シュレム管の血液角膜と虹彩の間の隅角を見れば房水静脈へ逆流した血液の流入を見ることもあります。(シュレム管と言う通常は血液のないリンパ管の部分に逆流した血液:出典は最初の引用頁)
CT やMRIではしばしば太く腫大した外眼筋と拡張した上眼静脈が見えます。

血管造影
確定診断には脳血管撮影が行われ、これによってシャントへの血液を供給している導入血管が決定されますが、MRIアンギオグイラフィーも侵襲が少ないので通常の脳血管撮影に先立って勧めることの出来る診断法です。
紫

◎ 赤眼短絡症候群の治療方針

眼症状が軽ければ永続的な視覚障害を残さないように、眼圧の上昇、網膜静脈のうっ血、眼筋麻痺などに注意して症状の回復を待ちます。

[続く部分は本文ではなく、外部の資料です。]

JK:
// datapath
module datapath (
    part,
    clock,
    value,
    positive,
    reset,
    counter,
    result
);
    input part;
    input clock;
    input [15:0] value;
    input positive;
    input reset;
    output [15:0] counter;
    output [15:0] result;
    wire [15:0] _65 = 16'b0000000000000000;
    wire [15:0] _64 = 16'b0000000000000000;
    wire _102;
    wire _100;
    wire _101;
    wire _103;
    wire [15:0] _104;
    wire _96;
    wire _92;
    wire _93;
    wire _90;
    wire _91;
    wire _94;
    wire _95;
    wire _97;
    wire [15:0] _98;
    wire _86;
    wire _84;
    wire _81;
    wire _82;
    wire _79;
    wire _80;
    wire _83;
    wire _85;
    wire _87;
    wire [15:0] _88;
    wire [41:0] _73 = 42'b000000000000000000000010100011110101110001;
    wire [25:0] _71 = 26'b00000000000000000000000000;
    wire [41:0] _72;
    wire [83:0] _74;
    wire [57:0] _75;
    wire [25:0] _70 = 26'b00000000000000000000000000;
    wire [83:0] _76;
    wire [15:0] _77;
    wire [15:0] _78;
    wire [15:0] _89;
    wire [15:0] _99;
    wire [15:0] _105;
    wire [15:0] _67 = 16'b0000000000000001;
    wire [15:0] _68;
    wire [15:0] _62 = 16'b0000000000000000;
    wire [15:0] _58 = 16'b0000000001100100;
    wire [41:0] _53 = 42'b000000000000000000000010100011110101110001;
    wire [25:0] _51 = 26'b00000000000000000000000000;
    wire [41:0] _52;
    wire [83:0] _54;
    wire [57:0] _55;
    wire [25:0] _50 = 26'b00000000000000000000000000;
    wire [83:0] _56;
    wire [15:0] _57;
    wire [31:0] _59;
    wire [15:0] _60;
    wire [15:0] _48 = 16'b0000000000110010;
    wire [15:0] _44 = 16'b0000000001100100;
    wire [41:0] _39 = 42'b000000000000000000000010100011110101110001;
    wire [25:0] _37 = 26'b00000000000000000000000000;
    wire [41:0] _38;
  ...
For scale: roughly 2900 cells after synthesis.
clock: 37.2 ns
lec_check: 0
abc_area: 1
cap_margin: 5
core_margin: 2
core_utilization: 71
cts_cluster_diameter: 224
cts_cluster_size: 31
hold_slack_margin: -0.1
max_routing_layer: met4
setup_slack_margin: 5.0
slew_margin: 20
run.sh (not shown) runs the stock make flow with config.mk's settings and CLKGATE_MAP_FILE=.
In summary, JK completed successfully, with a layout that passed the timing, DRC and antenna checks.
diff inputs: JK => MS
- a deleted SETUP_SLACK_MARGIN that had been 5.0
- a change of CAP_MARGIN from 5 to 20
- a deleted HOLD_SLACK_MARGIN that had been -0.1
- a deleted MAX_ROUTING_LAYER that had been met4
- a deleted ABC_AREA that had been 1
- a change of CTS_CLUSTER_DIAMETER from 224 to 38
--- outcome ---
From the logs: MS reached the end of the flow and failed the layout checks with negative setup slack.
A end of the critical path of _66[9] is what JK shows, while _66[15] belongs to MS.
MS vs JK: via count of the first global-routing pass down by a few percent
Compared MS vs JK, and worst hold margin is up in MS.
> inputs changed (MS -> AL)
- CORE_UTILIZATION now 72, was 71
- ABC_AREA now 1, previously not set
- CAP_MARGIN now 5, was 20
- MAX_ROUTING_LAYER now met4, previously not set
- SETUP_SLACK_MARGIN now 5.0, previously not set
- TNS_END_PERCENT now 35, previously not set
- CTS_CLUSTER_DIAMETER now 192, was 38
## What came out
- AL: PASS, flow complete, no timing, DRC or antenna violations
- Summary: with MS as the reference, gate count of the mapped netlist in AL moved up by more than 10%.
- The lower reg-to-reg setup timing slack came out of MS.
- In the tables for AL and MS, number of placed cells counting well taps reads higher with AL.
- There was hardly any difference in part of the Yosys area used for sequential elements between MS and AL.
- Changes observed in AL relative to MS: count of buffers not belonging to the clock network in the layout saw a decrease; worst setup slack saw an increase.
- Final RePlAce weighted congestion shrinks by a few percent when moving from MS to AL.


datapath again, from the RTL that the note above started with.
clock: 32.1 ns
lec_check: 0
abc_area: 1
cap_margin: 0
core_margin: 2
core_utilization: 71
cts_cluster_diameter: 38
cts_cluster_size: 31
slew_margin: 20
The starting point failed in global routing on GRT-0232.
Edit:
CAP_MARGIN = 5   (was 0)
CTS_CLUSTER_DIAMETER = 224   (was 38)
clock period = 37.2 ns   (was 32.1 ns; I/O delays follow)
After rerunning: The new run finished with timing, DRC and antenna clean. Die size stays the same. Synthesized cell count is unchanged. Area after synthesis does not change.
Edit:
CORE_UTILIZATION = 72   (was 71)
CTS_CLUSTER_SIZE = 71   (was 31)
HOLD_SLACK_MARGIN = -0.1   (was not set)
MAX_ROUTING_LAYER = met4   (was not set)
SETUP_SLACK_MARGIN = 5.0   (was not set)
TNS_END_PERCENT = 35   (was not set)
Result: Cell area is higher by 8.8%. Routed wire length grows by 32%. Setup slack gains 0.21 ns. Clock-buffer cell count stays the same. Global-route usage grows by 6.8 points. Sequential cell count does not change.
Edit:
ABC_AREA = not set   (was 1)
CAP_MARGIN = 20   (was 5)
CORE_UTILIZATION = 40   (was 72)
CTS_CLUSTER_DIAMETER = not set   (was 224)
CTS_CLUSTER_SIZE = not set   (was 71)
HOLD_SLACK_MARGIN = not set   (was -0.1)
MAX_ROUTING_LAYER = not set   (was met4)
SETUP_SLACK_MARGIN = not set   (was 5.0)
TNS_END_PERCENT = not set   (was 35)
clock period = 42.0 ns   (was 37.2 ns; I/O delays follow)
The changed run passed the timing, DRC and antenna checks.
Routed wire length fell by 25%.
Worst setup slack got worse by 0.43 ns.
Final cell count goes down by 5.6%.
Clock-buffer cell count does not change.
Via count falls by 20%.
Edit:
ABC_AREA = 1   (was not set)
CAP_MARGIN = 0   (was 20)
CELL_PAD_IN_SITES_GLOBAL_PLACEMENT = 1   (was not set)
CORE_MARGIN = 6   (was 2)
HOLD_SLACK_MARGIN = -0.03   (was not set)
=> The changed run produced a clean layout; clock skew decreases by 0.0076 ns; global-route usage decreases by 0.69 points; design area increases by about 2.5%; setup slack gets better by 2.1 ns; non-clock buffer count decreases by 33; synthesized area increases by about 5%.
Edit:
ABC_AREA = not set   (was 1)
CAP_MARGIN = 20   (was 0)
CELL_PAD_IN_SITES_GLOBAL_PLACEMENT = not set   (was 1)
CORE_MARGIN = 8   (was 6)
CORE_UTILIZATION = 59   (was 40)
CTS_CLUSTER_DIAMETER = 193   (was not set)
CTS_CLUSTER_SIZE = 99   (was not set)
HOLD_SLACK_MARGIN = not set   (was -0.03)
TNS_END_PERCENT = 40   (was not set)
First-iteration DRC count goes up by about a fifth. Cell count goes down by about a fifth. Core utilization goes up by 21 points. Cell area goes down by a few percent. Synthesized cell count goes down by about a fifth. Synthesized area goes down by a few percent. Routed wire length goes down by roughly a tenth.


The RTL this note starts from:
==> flow/design.v <==
module datapath (
    part,
    clock,
    value,
    positive,
    reset,
    counter,
    result
);
    input part;
    input clock;
    input [15:0] value;
    input positive;
    input reset;
    output [15:0] counter;
    output [15:0] result;
    wire [15:0] _65 = 16'b0000000000000000;
    wire [15:0] _64 = 16'b0000000000000000;
    wire _102;
    wire _100;
    wire _101;
    wire _103;
    wire [15:0] _104;
    wire _96;
    wire _92;
    wire _93;
    wire _90;
    wire _91;
    wire _94;
    wire _95;
    wire _97;
    wire [15:0] _98;
    wire _86;
    wire _84;
    wire _81;
    wire _82;
    wire _79;
    wire _80;
    wire _83;
    wire _85;
    wire _87;
    wire [15:0] _88;
    wire [41:0] _73 = 42'b000000000000000000000010100011110101110001;
    wire [25:0] _71 = 26'b00000000000000000000000000;
    wire [41:0] _72;
    wire [83:0] _74;
    wire [57:0] _75;
    wire [25:0] _70 = 26'b00000000000000000000000000;
    wire [83:0] _76;
    wire [15:0] _77;
    wire [15:0] _78;
    wire [15:0] _89;
    wire [15:0] _99;
    wire [15:0] _105;
    wire [15:0] _67 = 16'b0000000000000001;
    wire [15:0] _68;
    wire [15:0] _62 = 16'b0000000000000000;
    wire [15:0] _58 = 16'b0000000001100100;
    wire [41:0] _53 = 42'b000000000000000000000010100011110101110001;
    wire [25:0] _51 = 26'b00000000000000000000000000;
    wire [41:0] _52;
    wire [83:0] _54;
    wire [57:0] _55;
    wire [25:0] _50 = 26'b00000000000000000000000000;
    wire [83:0] _56;
    wire [15:0] _57;
    wire [31:0] _59;
    wire [15:0] _60;
    wire [15:0] _48 = 16'b0000000000110010;
    wire [15:0] _44 = 16'b0000000001100100;
    wire [41:0] _39 = 42'b000000000000000000000010100011110101110001;
    wire [25:0] _37 = 26'b00000000000000000000000000;
    wire [41:0] _38;
    wire [83:0] _40;
    wire [57:0] _41;
    wire [25:0] _36 = 26'b00000000000000000000000000;
    wire [83:0] _42;
    wire [15:0] _43;
    wire [31:0] _45;
    wire [15:0] _46;
    wire [15:0] _34;
    wire [15:0] _29 = 16'b0000000001100100;
    wire [41:0] _24 = 42'b000000000000000000000010100011110101110001;
    wire [25:0] _22 = 26'b00000000000000000000000000;
    wire [41:0] _23;
    wire [83:0] _25;
    wire [57:0] _26;
    wire [25:0] _21 = 26'b00000000000000000000000000;
    wire [83:0] _27;
    wire [15:0] _28;
    wire [31:0] _30;
    wire [15:0] _31;
    wire [15:0] _32;
    wire [15:0] _19 = 16'b0000000001100100;
    wire [15:0] _20;
    wire [15:0] _33;
    wire [15:0] _35;
    wire [15:0] _47;
    wire [15:0] _49;
    wire [15:0] _61;
    wire _63;
    wire [15:0] _69;
    wire _2;
    wire [15:0] _106;
    wire [15:0] _107;
    wire [15:0] _3;
    reg [15:0] _66;
    wire vdd = 1'b1;
    wire [15:0] _16 = 16'b0000000000000000;
    wire [15:0] _15 = 16'b0000000000000000;
    wire _6;
    wire [15:0] _137 = 16'b0000000000110010;
    wire [15:0] _133 = 16'b0000000001100100;
    wire [41:0] _128 = 42'b000000000000000000000010100011110101110001;
    wire [25:0] _126 = 26'b00000000000000000000000000;
    wire [41:0] _127;
    wire [83:0] _129;
    wire [57:0] _130;
    wire [25:0] _125 = 26'b00000000000000000000000000;
    wire [83:0] _131;
    wire [15:0] _132;
    wire [31:0] _134;
    wire [15:0] _135;
    wire [15:0] _123;
    wire [15:0] _118 = 16'b0000000001100100;
    wire [41:0] _113 = 42'b000000000000000000000010100011110101110001;
    wire [25:0] _111 = 26'b00000000000000000000000000;
    wire [41:0] _112;
    wire [83:0] _114;
    wire [57:0] _115;
    wire [25:0] _110 = 26'b00000000000000000000000000;
    wire [83:0] _116;
    wire [15:0] _117;
    wire [31:0] _119;
    wire [15:0] _120;
    wire [15:0] _8;
    wire [15:0] _121;
    wire [15:0] _108 = 16'b0000000001100100;
    wire [15:0] _109;
    wire [15:0] _122;
    wire _10;
    wire [15:0] _124;
    wire [15:0] _136;
    wire _12;
    wire [15:0] _138;
    wire [15:0] _13;
    reg [15:0] _18;
    assign _102 = _49 == _62;
    assign _100 = _18 == _62;
    assign _101 = ~ _100;
    assign _103 = _101 & _102;
    assign _104 = _103 ? _67 : _62;
    assign _96 = _49 < _18;
    assign _92 = _49 == _62;
    assign _93 = ~ _92;
    assign _90 = _18 == _62;
    assign _91 = ~ _90;
    assign _94 = _91 & _93;
    assign _95 = _94 & _10;
    assign _97 = _95 & _96;
    assign _98 = _97 ? _67 : _62;
    assign _86 = _18 < _49;
    assign _84 = ~ _10;
    assign _81 = _49 == _62;
    assign _82 = ~ _81;
    assign _79 = _18 == _62;
    assign _80 = ~ _79;
    assign _83 = _80 & _82;
    assign _85 = _83 & _84;
    assign _87 = _85 & _86;
    assign _88 = _87 ? _67 : _62;
    assign _72 = { _71, _8 };
    assign _74 = _72 * _73;
    assign _75 = _74[83:26];
    assign _76 = { _70, _75 };
    assign _77 = _76[15:0];
    assign _78 = _66 + _77;
    assign _89 = _78 + _88;
    assign _99 = _89 + _98;
    assign _105 = _99 + _104;
    assign _68 = _66 + _67;
    assign _52 = { _51, _49 };
    assign _54 = _52 * _53;
    assign _55 = _54[83:26];
    assign _56 = { _50, _55 };
    assign _57 = _56[15:0];
    assign _59 = _57 * _58;
    assign _60 = _59[15:0];
    assign _38 = { _37, _35 };
    assign _40 = _38 * _39;
    assign _41 = _40[83:26];
    assign _42 = { _36, _41 };
    assign _43 = _42[15:0];
    assign _45 = _43 * _44;
    assign _46 = _45[15:0];
    assign _34 = _18 + _32;
    assign _23 = { _22, _8 };
    assign _25 = _23 * _24;
    assign _26 = _25[83:26];
    assign _27 = { _21, _26 };
    assign _28 = _27[15:0];
    assign _30 = _28 * _29;
    assign _31 = _30[15:0];
    assign _32 = _8 - _31;
    assign _20 = _18 + _19;
    assign _33 = _20 - _32;
    assign _35 = _10 ? _34 : _33;
    assign _47 = _35 - _46;
    assign _49 = _12 ? _48 : _47;
    assign _61 = _49 - _60;
    assign _63 = _61 == _62;
    assign _69 = _63 ? _68 : _66;
    assign _2 = part;
    assign _106 = _2 ? _105 : _69;
    assign _107 = _12 ? _62 : _106;
    assign _3 = _107;
    always @(posedge _6) begin
        _66 <= _3;
    end
    assign _6 = clock;
    assign _127 = { _126, _124 };
    assign _129 = _127 * _128;
    assign _130 = _129[83:26];
    assign _131 = { _125, _130 };
    assign _132 = _131[15:0];
    assign _134 = _132 * _133;
    assign _135 = _134[15:0];
    assign _123 = _18 + _121;
    assign _112 = { _111, _8 };
    assign _114 = _112 * _113;
    assign _115 = _114[83:26];
    assign _116 = { _110, _115 };
    assign _117 = _116[15:0];
    assign _119 = _117 * _118;
    assign _120 = _119[15:0];
    assign _8 = value;
    assign _121 = _8 - _120;
    assign _109 = _18 + _108;
    assign _122 = _109 - _121;
    assign _10 = positive;
    assign _124 = _10 ? _123 : _122;
    assign _136 = _124 - _135;
    assign _12 = reset;
    assign _138 = _12 ? _137 : _136;
    assign _13 = _138;
    always @(posedge _6) begin
        _18 <= _13;
    end
    assign counter = _18;
    assign result = _66;
endmodule
==> flow/config.mk <==
export PLATFORM = sky130hd
export DESIGN_NAME = datapath
export DESIGN_NICKNAME = datapath
export VERILOG_FILES = /design/flow/design.v
export SDC_FILE = /design/flow/constraint.sdc
export NUM_CORES = 4
export LEC_CHECK = 0
export CAP_MARGIN = 20
export CORE_MARGIN = 2
export CORE_UTILIZATION = 72
export CTS_CLUSTER_DIAMETER = 372
export CTS_CLUSTER_SIZE = 59
export GPL_TIMING_DRIVEN = 1
export HOLD_SLACK_MARGIN = -0.09
export MAX_ROUTING_LAYER = met4
export PLACE_DENSITY = 0.64
export SETUP_SLACK_MARGIN = -1.3
export SLEW_MARGIN = 40
export TNS_END_PERCENT = 40
==> flow/constraint.sdc <==
create_clock -name core_clock -period 17.7 [get_ports {clock}]
set_input_delay 3.5400 -clock core_clock [delete_from_list [all_inputs] [get_ports {clock}]]
set_output_delay 3.5400 -clock core_clock [all_outputs]
set_load 0.01 [all_outputs]
The baseline did not get past global routing on GRT-0232.
Rerun with:
Settings changed: ABC_AREA set to 1, CTS_CLUSTER_DIAMETER 372 to not set, CTS_CLUSTER_SIZE 59 to not set, GPL_TIMING_DRIVEN 1 to not set, HOLD_SLACK_MARGIN -0.09 to not set, MAX_ROUTING_LAYER met4 to not set, PLACE_DENSITY 0.64 to not set, SETUP_SLACK_MARGIN -1.3 to not set, SLEW_MARGIN 40 to 20, TNS_END_PERCENT 40 to not set.
Clock period 17.7 ns to 19.4 ns, I/O delays scaled along.
=> The changed run stopped in clock tree synthesis (DPL-0033). Area after synthesis climbs by 4.9%. Die size came out higher by 4.8%. Synthesized cell count came out higher by about 17%.
Rerun with:
Settings changed: ABC_AREA 1 to not set, CORE_UTILIZATION 72 to 40.
Clock period 19.4 ns to 40.9 ns, I/O delays scaled along.
This time the run ran to the end with no violations. Die area increases by 70%. Area after synthesis goes down by 4.7%. Synthesized cell count goes down by about 14%.
Rerun with:
Settings changed: CORE_UTILIZATION 40 to 66.
Clock period 40.9 ns to 34.3 ns, I/O delays scaled along.
After rerunning:
- Now the flow ran to the end with violations: negative setup slack
- clock skew hardly moves
- design area is higher by 15%
- non-clock buffer count grows by 475
- clock-buffer cell count stays the same
- via count climbs by 15%


RTL: the design.v shown in full above, as it stands there.
clock: 42.0 ns
lec_check: 0
abc_area: 1
cap_margin: 0
cell_pad_in_sites_global_placement: 1
core_margin: 6
core_utilization: 40
hold_slack_margin: 0.01
max_routing_layer: met4
place_density_lb_addon: 0.14
slew_margin: 20
Next try:
- ABC_AREA: 1 -> default
- CAP_MARGIN: 0 -> 20
- CELL_PAD_IN_SITES_GLOBAL_PLACEMENT: 1 -> default
- CORE_MARGIN: 6 -> 2
- GPL_ROUTABILITY_DRIVEN: default -> 0
- GPL_TIMING_DRIVEN: default -> 0
- HOLD_SLACK_MARGIN: 0.01 -> default
- MAX_ROUTING_LAYER: met4 -> default
- PLACE_DENSITY_LB_ADDON: 0.14 -> default
- TNS_END_PERCENT: default -> 10
Effect: Register-to-register slack loses 2.2 ns; final cell count came out lower by 11%; worst setup slack loses 2.2 ns; wire length came out lower by 11%.
Next try:
- ABC_AREA: default -> 1
- CAP_MARGIN: 20 -> 0
- CELL_PAD_IN_SITES_GLOBAL_PLACEMENT: default -> 1
- CORE_ASPECT_RATIO: default -> 1.24
- CORE_MARGIN: 2 -> 6
- CTS_CLUSTER_DIAMETER: default -> 276
- GPL_ROUTABILITY_DRIVEN: 0 -> default
- MAX_ROUTING_LAYER: default -> met5
- MIN_ROUTING_LAYER: default -> met2
- PLACE_DENSITY_LB_ADDON: default -> 0.14
- TNS_END_PERCENT: 10 -> 15
Effect:
- area after synthesis went up by 4.9%
- cell count rises by 12%
- sequential share of layout area stays flat
- first-iteration DRC count rose to 3.9 times its value
Next try:
- CORE_ASPECT_RATIO: 1.24 -> 1.01
- CTS_CLUSTER_DIAMETER: 276 -> default
- GPL_TIMING_DRIVEN: 0 -> default
- HOLD_SLACK_MARGIN: default -> 0.01
- MAX_ROUTING_LAYER: met5 -> met4
- MIN_ROUTING_LAYER: met2 -> default
Result: The changed run produced a clean layout. Flip-flop count does not change. Final cell count hardly moves. Cell area went down by 0.36%.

房水が流出する上強膜静脈の圧が上昇しているので、眼圧降下剤の効果はあまりよくないですが、まずは点眼治療で眼圧の降下を目指します。

通常、眼圧が上昇している期間が短いため、視野が緑内障性の変化を示すにいたることは少ないです。

普通は実際に網膜静脈の閉塞が起こる前に動静脈ろうが自然に消退し、眼症状は寛解を見ることが多いです。

この疾患での眼球運動障害は眼球運動に関連する神経の虚血ないし周りの組織による圧迫によっても起きます。

また外眼筋自体のうっ血や、腫脹自体でも起こることがありますが、複視が3月以上持続することは少ないです。

最近ではカテーテルを上眼静脈経由で海綿静脈洞まで直接入れて、そこから海綿静脈洞に金属の細線を挿入して海綿静脈洞に血栓を発生させ、吻合血管の閉塞を誘発する治療が行われて、比較的良い結果が得られています。

しかしこの手術治療には少ないながらも合併症もあり、また海綿静脈洞部の動静脈ろうは自然消退も多く見られる疾患であり、全例に直ちに行われなければならない治療法ではないと私は考えています。

◎ 参考図書:

(1)Phelps CD, Thompson HS, Ossoinig KC: The diagnosis and prognosis of atypical carotid-cavernous fistula (Red-eyed shunt syndrome) Am J Ophthalmol 1982;93:423-426.

(2) Sergott RC, Grossman RI, Savino PJ, et al: The syndrome of paradoxical worsening of dural-cavernous sinus arteriovenous malformations. Ophthalmology 1987,94:205-212.